Reynier Leyva La O; Carlos A. Catania; Rodrigo Gonzalez

Authors

Reynier Leyva La O GridTICs, Facultad Regional Mendoza, Universidad Tecnológica Nacional, Mendoza, Argentina, and also with the National Scientific and Technical Research Council (CONICET), Godoy Cruz 2290, C1425FQB, CABA, Argentina https://orcid.org/0000-0003-3975-1437
Carlos A. Catania LABSIN, Facultad de Ingeniería, Universidad Nacional de Cuyo, Mendoza, Argentina, and also with the National Scientific and Technical Research Council (CONICET), Godoy Cruz 2290, C1425FQB, CABA, Argentina https://orcid.org/0000-0002-1749-310X
Rodrigo Gonzalez GridTICs, Facultad Regional Mendoza, Universidad Tecnológica Nacional, Mendoza, Argentina https://orcid.org/0000-0002-1939-0534

Keywords:

Domain Generation Algorithms, Expert Selection, Cybersecurity, Real-time Detection, Model Comparison

Abstract

Domain Generation Algorithms (DGAs) have evolved beyond traditional pseudorandom patterns, with wordlist-based variants generating linguistically coherent domains that evade conventional detection methods. While previous research has primarily focused on generalist detection approaches across multiple DGA types, systematic expert model selection specifically targeting wordlist-based variants remains largely unexplored. This work addresses expert model selection for wordlist-based DGA detection, where expert models refer to specialized architectures trained exclusively on specific DGA categories. We conduct systematic evaluation of seven candidate models across transformer, convolutional neural network (CNN), and traditional machine learning approaches. Models were trained on a balanced dataset of 160,000 domains spanning eight wordlist-based DGA families and evaluated using a rigorous two-phase protocol that measures both performance on training families and generalization to previously unseen variants. Our comparative analysis identifies fine-tuned ModernBERT as the optimal expert model, achieving 86.7% F1-score on known families while maintaining 80.9% performance on unknown families with 26ms inference time on NVIDIA Tesla T4 GPUs, enabling processing of approximately 38 domains per second. The study validates that domain-specific expert training significantly outperforms generalist approaches trained on diverse DGA families, with F1-score improvements of 9.4% on familiar variants and 30.2% on unseen families. This performance gain indicates that focused expertise develops transferable linguistic patterns rather than memorization of specific family characteristics.

Downloads

Download data is not yet available.

Author Biographies

Reynier Leyva La O, GridTICs, Facultad Regional Mendoza, Universidad Tecnológica Nacional, Mendoza, Argentina, and also with the National Scientific and Technical Research Council (CONICET), Godoy Cruz 2290, C1425FQB, CABA, Argentina

Reynier Leyva La O received the degree in Automation Engineering from the Universidad de Oriente, Santiago de Cuba, Cuba, in 2015. He is currently pursuing the Ph.D. degree in Computer Science at the Universidad Nacional del Centro de la Provincia de Buenos Aires (UNICEN), Argentina, under a research fellowship from the National Scientific and Technical Research Council (CONICET). He is affiliated with GridTICs, Facultad Regional Mendoza, Universidad Tecnológica Nacional (UTN), Argentina. His research interests include the application of artificial intelligence to cybersecurity.

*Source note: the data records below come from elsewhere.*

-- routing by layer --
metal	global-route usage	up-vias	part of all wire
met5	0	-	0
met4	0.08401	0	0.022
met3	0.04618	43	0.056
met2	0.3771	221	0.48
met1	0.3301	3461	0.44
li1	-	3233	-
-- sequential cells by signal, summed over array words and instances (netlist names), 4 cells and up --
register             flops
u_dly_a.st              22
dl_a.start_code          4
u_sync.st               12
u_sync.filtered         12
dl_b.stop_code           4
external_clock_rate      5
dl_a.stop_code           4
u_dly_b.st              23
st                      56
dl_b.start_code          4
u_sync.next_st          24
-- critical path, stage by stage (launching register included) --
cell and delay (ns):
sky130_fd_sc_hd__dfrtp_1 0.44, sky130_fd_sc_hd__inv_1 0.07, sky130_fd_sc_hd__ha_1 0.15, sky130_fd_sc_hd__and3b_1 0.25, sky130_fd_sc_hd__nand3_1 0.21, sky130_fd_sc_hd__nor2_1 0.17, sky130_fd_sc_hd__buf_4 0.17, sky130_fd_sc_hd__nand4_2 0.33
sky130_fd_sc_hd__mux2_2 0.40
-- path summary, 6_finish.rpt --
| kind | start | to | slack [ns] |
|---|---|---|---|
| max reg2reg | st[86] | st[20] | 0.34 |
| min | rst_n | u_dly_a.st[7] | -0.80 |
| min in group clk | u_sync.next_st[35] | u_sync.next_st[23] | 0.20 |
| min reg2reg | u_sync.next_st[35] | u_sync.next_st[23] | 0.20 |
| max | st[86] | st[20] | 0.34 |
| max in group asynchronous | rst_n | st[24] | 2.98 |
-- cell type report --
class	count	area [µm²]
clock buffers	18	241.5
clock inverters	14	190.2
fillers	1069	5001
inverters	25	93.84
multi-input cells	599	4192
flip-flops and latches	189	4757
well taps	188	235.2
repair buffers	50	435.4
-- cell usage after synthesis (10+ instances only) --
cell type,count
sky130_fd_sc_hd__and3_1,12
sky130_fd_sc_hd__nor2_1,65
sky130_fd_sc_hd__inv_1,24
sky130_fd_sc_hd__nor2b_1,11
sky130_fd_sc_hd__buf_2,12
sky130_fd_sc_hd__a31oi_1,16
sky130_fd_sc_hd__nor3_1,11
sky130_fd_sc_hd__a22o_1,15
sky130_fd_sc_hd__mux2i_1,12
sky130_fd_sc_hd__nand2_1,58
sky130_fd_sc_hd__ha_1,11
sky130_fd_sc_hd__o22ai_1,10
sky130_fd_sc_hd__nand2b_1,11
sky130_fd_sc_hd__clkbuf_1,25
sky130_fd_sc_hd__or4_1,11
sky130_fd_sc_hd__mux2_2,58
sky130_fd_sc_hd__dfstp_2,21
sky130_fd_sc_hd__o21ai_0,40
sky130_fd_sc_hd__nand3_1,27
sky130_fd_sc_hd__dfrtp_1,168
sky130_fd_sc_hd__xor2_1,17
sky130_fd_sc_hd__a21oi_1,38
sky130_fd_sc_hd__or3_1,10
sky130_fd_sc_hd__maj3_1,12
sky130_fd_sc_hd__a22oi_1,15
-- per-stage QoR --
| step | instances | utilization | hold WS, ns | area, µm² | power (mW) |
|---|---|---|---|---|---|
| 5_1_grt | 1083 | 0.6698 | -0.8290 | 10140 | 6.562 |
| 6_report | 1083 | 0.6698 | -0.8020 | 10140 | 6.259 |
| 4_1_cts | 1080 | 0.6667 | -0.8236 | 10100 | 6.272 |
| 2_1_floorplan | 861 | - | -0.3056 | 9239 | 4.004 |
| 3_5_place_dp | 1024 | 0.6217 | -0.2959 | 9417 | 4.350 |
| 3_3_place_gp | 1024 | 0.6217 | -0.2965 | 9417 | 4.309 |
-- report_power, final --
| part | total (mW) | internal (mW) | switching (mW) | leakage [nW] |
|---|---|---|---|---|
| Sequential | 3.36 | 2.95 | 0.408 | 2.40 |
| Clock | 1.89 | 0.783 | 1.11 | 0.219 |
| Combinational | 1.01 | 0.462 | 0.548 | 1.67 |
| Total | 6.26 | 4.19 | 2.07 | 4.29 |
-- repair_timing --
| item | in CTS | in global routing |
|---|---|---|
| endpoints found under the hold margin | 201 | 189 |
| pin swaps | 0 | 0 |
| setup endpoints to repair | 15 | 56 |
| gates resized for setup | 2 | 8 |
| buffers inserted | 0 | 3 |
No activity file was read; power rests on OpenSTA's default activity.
--- src/design/msc_pkg.sv ---
package msc_pkg;
	// sensor layouts
	typedef enum logic [1:0] {
		MSC_CONC = 2'h0,
		MSC_LSHAPE = 2'h1,
		MSC_SEQ = 2'h2,
		MSC_TSHAPE = 2'h3
	} msc_layout_t;
	// travel direction
	typedef enum logic [1:0] {
		MSC_UP = 2'h0,
		MSC_DOWN = 2'h1,
		MSC_BIDIRECTIONAL = 2'h2
	} msc_dir_t;
	// cycle states
	typedef enum logic [3:0] {
		MSC_IDLE = 4'h1,
		MSC_PAIR = 4'h2,
		MSC_MUTE = 4'h4,
		MSC_BLIND = 4'h8
	} msc_state_t;
	////////////////////////////////////////////////////////////////
	// timing
	localparam int CLK_HZ = 32'h0131_2D00;
	localparam int MS_PER_S = 32'h0000_03E8;
	localparam int MS_CYCLES = CLK_HZ / MS_PER_S;
	localparam logic [19:0] MIN_SENS_MS = 20'h0_0096;
	////////////////////////////////////////////////////////////////
	// register byte offsets
	localparam logic [7:0] ADDR_CTRL = 8'h00;
	localparam logic [7:0] ADDR_SENS = 8'h04;
	localparam logic [7:0] ADDR_TMO = 8'h08;
	localparam logic [7:0] ADDR_BLIND = 8'h0C;
	localparam logic [7:0] ADDR_LEND = 8'h10;
	localparam logic [7:0] ADDR_STAT = 8'h14;
	// control field positions
	localparam int CTL_LAYOUT = 0;
	localparam int CTL_DIR = 2;
	localparam int CTL_CLOSE_SENSOR = 4;
	localparam int CTL_EN_OPT = 5;
	localparam int CTL_EN_ONLY = 6;
	localparam int CTL_BLIND = 7;
	localparam int CTL_MIN_TIME = 8;
	localparam int CTL_NO_TMO = 9;
	// values after reset, times in ms
	localparam logic [9:0] RST_CTRL = 10'h008;
	localparam logic [19:0] RST_SENS_MS = 20'h0_1388;
	localparam logic [19:0] RST_TMO_MS = 20'h0_2710;
	localparam logic [19:0] RST_BLIND_MS = 20'h0_00FA;
	localparam logic [19:0] RST_LEND_MS = 20'h0_09C4;
endpackage : msc_pkg

--- src/design/msc_evt_if.sv ---
`timescale 1ns/1ns
interface msc_evt_if;
	logic ms_tick;
	logic en_rise;
	logic en_fall;
	modport div (output ms_tick);
	modport edg (output en_rise, output en_fall);
	modport core (input ms_tick, input en_rise, input en_fall);
endinterface : msc_evt_if

--- src/design/msc_en_edge.sv ---
`timescale 1ns/1ns
module msc_en_edge (
	// clock and reset
	input logic clk,
	input logic rstn,
	// enable input
	input logic enable_in,
	// edge events
	msc_evt_if.edg evt
);
	logic en_prev;

	always_ff @(posedge clk or negedge rstn)
	begin
		if (!rstn)
			en_prev <= 1'b0;
		else
			en_prev <= enable_in;
	end

	// only edges count, never a static level
	assign evt.en_rise = enable_in & ~en_prev;
	assign evt.en_fall = ~enable_in & en_prev;
endmodule : msc_en_edge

Carlos A. Catania, LABSIN, Facultad de Ingeniería, Universidad Nacional de Cuyo, Mendoza, Argentina, and also with the National Scientific and Technical Research Council (CONICET), Godoy Cruz 2290, C1425FQB, CABA, Argentina

Carlos A. Catania has been a Professor in the Computer Science Department at the Universidad Nacional de Cuyo, Mendoza, Argentina, since 2008. He holds a Ph.D. degree in Computer Science from the Universidad Nacional del Centro de la Provincia de Buenos Aires and a Master’s degree in Data Networking from the Universidad de Mendoza, Argentina. He is currently the Head of the Intelligent Systems Laboratory (LABSIN) at the Faculty of Engineering, Universidad Nacional de Cuyo. He has nearly 20 years of experience in the development of machine learning applications in various areas of industry and science, such as computer security, medicine, animal behavior, navigation systems, and the wine industry. He has authored or coauthored more than 40 publications in national and international conferences and journals.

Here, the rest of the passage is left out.